Enhanced photoelectrochemical performance of NiS-modified TiO2 nanorods with a surface charge accumulation facet

Abstract

Photoelectrochemical (PEC) water splitting for hydrogen production technology is considered as one of the most promising solutions to energy shortage and environmental remediation. TiO₂/NiS nanorod arrays were successfully prepared using hydrothermal deposition followed by the successive ionic layer adsorption and reaction (SILAR) method. X-ray diffraction (XRD), X-ray photoelectron spectroscopy (XPS), scanning electron microscopy (SEM) and photoluminescence (PL) spectra characterization studies indicate the successful deposition of NiS on TiO₂ NRs.
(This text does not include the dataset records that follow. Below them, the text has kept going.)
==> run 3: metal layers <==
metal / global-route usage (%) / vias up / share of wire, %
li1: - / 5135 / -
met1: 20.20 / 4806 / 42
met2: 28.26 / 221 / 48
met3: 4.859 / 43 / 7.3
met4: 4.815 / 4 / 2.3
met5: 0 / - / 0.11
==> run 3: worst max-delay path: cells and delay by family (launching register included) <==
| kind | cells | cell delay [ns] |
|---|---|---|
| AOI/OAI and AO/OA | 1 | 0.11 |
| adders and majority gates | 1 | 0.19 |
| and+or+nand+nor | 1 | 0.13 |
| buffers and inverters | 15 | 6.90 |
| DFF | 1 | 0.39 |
What follows belongs to an exercise in optimizing a design on an open flow for small area and few clock cycles; a production flow would make more cautious choices.
Function was checked by simulation only, so behaviour that the tests miss may differ from the original.
Power is estimated from default activity; no workload was simulated.

==> flow/design.v (excerpt) <==
module rgb_led_serial_transmitter
#(
  parameter int TICK_BITS   = TICK_BITS_DEFAULT,
  parameter int QUEUE_DEPTH = QUEUE_DEPTH_DEFAULT
) (
  input  logic                  clk,
  input  logic                  rst,
  input  logic                  push,
  output logic                  full,
  input  logic [CHAN_W-1:0]     red,
  input  logic [CHAN_W-1:0]     green,
  input  logic [CHAN_W-1:0]     blue,
  input  logic                  end_of_frame,
  input  logic                  latch_request,
  output logic                  empty,
  input  logic                  pop,
  output logic                  bit_value,
  output logic [HIGH_W-1:0]     high_time,
  output logic [LOW_W-1:0]      low_time,
  output logic                  is_gap,
  output logic                  last_pulse,
  input  logic                  cfg_valid,
  output logic                  cfg_ready,
  input  logic [CFG_IDX_W-1:0]  cfg_index,
  input  logic [CFG_DATA_W-1:0] cfg_data
);
clock: 8.0 ns
lec_check: 0
cap_margin: 20
core_margin: 2
core_utilization: 70
slew_margin: 20
standard.sh (not shown) runs the stock make flow with config.mk's settings and CLKGATE_MAP_FILE= SYNTH_SCRIPT=/design/flow/synth_recipe.tcl, a recipe that flattens the netlist after the stock synthesis.
==> flow/flow/run.sh <==
#!/bin/bash
# The standard layout, with the smallest buffer cell for the port buffers
# (every input and output port still gets its own buffer), and a clock tree
# of clkbuf_4 without dummy load cells.
set -euo pipefail
bash standard.sh 'BUFFER_PORTS_ARGS=-buffer_cell sky130_fd_sc_hd__buf_1' \
  'CTS_ARGS=-sink_clustering_enable -repair_clock_nets -dont_use_dummy_load -buf_list sky130_fd_sc_hd__clkbuf_4' \
  finish > standard.log 2>&1
Testbench counts at the start, summed over its fixed seeds: cycles 30,912.
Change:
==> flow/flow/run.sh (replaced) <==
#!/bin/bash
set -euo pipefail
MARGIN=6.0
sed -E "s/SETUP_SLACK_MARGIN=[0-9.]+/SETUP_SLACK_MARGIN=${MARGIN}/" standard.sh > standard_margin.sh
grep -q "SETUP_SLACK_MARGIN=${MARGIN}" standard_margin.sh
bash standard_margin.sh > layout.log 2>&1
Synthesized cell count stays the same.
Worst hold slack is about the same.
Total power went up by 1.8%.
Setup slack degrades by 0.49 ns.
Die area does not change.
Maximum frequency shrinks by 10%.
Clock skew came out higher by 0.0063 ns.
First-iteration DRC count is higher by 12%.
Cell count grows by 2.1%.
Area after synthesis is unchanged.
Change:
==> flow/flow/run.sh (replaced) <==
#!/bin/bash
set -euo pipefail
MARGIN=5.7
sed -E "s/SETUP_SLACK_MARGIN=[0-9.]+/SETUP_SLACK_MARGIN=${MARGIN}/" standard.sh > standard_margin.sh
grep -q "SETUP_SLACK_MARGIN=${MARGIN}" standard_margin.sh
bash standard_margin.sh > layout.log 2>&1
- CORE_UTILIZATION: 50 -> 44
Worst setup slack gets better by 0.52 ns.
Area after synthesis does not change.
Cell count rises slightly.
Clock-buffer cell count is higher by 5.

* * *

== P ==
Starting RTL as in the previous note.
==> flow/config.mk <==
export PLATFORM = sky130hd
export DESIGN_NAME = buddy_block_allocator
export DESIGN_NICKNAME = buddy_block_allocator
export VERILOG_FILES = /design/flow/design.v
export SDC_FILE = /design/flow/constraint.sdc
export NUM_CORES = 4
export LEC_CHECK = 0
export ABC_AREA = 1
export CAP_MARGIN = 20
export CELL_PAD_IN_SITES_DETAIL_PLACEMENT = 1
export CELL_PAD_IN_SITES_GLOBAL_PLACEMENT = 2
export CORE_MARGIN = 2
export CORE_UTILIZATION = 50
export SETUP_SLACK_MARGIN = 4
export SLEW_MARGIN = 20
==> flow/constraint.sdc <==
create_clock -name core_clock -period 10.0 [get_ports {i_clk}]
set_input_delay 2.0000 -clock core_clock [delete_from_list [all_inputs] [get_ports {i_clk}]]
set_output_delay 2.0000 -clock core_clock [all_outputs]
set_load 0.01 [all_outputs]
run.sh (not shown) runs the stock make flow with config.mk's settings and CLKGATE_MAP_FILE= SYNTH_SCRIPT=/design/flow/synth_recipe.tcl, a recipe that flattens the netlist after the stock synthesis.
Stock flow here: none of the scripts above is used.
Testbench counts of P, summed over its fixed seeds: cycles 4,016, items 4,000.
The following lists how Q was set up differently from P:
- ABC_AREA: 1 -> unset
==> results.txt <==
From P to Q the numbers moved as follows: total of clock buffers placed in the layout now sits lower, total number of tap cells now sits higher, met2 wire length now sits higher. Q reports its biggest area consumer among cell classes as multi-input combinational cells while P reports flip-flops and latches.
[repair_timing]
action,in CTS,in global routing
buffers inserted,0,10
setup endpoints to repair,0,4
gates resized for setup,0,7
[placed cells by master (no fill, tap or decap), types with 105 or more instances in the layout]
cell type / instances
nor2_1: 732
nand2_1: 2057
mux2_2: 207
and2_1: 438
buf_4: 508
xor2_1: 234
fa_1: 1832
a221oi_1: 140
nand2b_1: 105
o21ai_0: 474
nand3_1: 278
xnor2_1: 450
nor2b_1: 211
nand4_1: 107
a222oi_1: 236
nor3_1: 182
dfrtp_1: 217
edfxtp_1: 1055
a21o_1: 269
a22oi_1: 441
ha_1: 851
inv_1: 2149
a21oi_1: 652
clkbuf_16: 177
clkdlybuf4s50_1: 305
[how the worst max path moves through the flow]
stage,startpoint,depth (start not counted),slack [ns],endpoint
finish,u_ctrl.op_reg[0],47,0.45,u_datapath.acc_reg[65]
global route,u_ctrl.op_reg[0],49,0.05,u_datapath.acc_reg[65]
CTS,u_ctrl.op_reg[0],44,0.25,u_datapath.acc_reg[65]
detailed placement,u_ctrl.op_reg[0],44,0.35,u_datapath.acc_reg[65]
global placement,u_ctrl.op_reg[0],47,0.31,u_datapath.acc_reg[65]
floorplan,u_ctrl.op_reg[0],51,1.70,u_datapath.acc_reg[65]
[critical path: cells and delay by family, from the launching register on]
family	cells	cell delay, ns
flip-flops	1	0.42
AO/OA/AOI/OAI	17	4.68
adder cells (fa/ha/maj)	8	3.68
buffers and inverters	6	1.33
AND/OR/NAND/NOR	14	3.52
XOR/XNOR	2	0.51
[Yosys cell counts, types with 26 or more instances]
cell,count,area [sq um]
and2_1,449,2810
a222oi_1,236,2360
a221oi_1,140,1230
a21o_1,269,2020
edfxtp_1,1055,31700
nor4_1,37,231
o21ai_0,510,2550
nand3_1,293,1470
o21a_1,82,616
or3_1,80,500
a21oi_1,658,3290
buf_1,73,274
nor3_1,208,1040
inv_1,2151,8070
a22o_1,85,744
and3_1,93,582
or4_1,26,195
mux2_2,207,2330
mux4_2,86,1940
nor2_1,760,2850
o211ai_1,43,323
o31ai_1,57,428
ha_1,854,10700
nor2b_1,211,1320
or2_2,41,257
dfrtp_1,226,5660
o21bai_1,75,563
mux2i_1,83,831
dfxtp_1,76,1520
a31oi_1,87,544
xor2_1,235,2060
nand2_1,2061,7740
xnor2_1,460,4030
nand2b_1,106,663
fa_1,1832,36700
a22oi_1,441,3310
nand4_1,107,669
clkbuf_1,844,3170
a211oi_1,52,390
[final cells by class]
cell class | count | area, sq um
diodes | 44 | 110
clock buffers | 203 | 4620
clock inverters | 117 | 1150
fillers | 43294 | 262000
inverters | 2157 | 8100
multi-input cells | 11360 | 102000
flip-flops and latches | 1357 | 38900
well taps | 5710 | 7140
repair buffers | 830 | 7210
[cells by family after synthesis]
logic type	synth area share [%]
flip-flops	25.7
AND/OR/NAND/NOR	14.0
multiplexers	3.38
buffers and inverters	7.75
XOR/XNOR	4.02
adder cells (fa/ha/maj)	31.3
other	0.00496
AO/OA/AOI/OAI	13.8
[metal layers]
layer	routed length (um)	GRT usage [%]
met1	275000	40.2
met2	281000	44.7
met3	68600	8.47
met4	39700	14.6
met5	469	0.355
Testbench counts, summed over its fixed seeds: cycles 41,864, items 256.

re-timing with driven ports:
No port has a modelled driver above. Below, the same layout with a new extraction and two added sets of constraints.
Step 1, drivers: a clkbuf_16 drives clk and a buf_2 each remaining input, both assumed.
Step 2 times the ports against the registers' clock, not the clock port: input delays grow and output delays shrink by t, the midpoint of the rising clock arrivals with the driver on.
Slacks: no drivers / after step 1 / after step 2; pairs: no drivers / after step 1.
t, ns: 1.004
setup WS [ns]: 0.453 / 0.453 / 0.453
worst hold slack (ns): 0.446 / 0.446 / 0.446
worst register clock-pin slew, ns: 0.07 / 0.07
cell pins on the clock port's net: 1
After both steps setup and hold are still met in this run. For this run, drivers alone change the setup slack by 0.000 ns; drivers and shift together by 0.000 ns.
The NiS deposition on TiO₂ was optimized by controlling the impregnation cycle. The optimal sample exhibits a photocurrent density of 1.16 mA cm⁻² at 0.6 V vs. Ag/AgCl, which is a 1.9-fold enhancement over that of pristine TiO₂ nanorod arrays. The enhanced photoelectrochemical performance can be attributed to two aspects. On the one hand, the (101) crystal plane of rutile TiO₂ is the facet where photogenerated holes accumulate and is an efficient active plane for the oxygen evolution reaction; on the other hand, NiS is a narrow band gap semiconductor, and its deposition on TiO₂ nanorods can further promote the separation and transport of photogenerated charge carriers.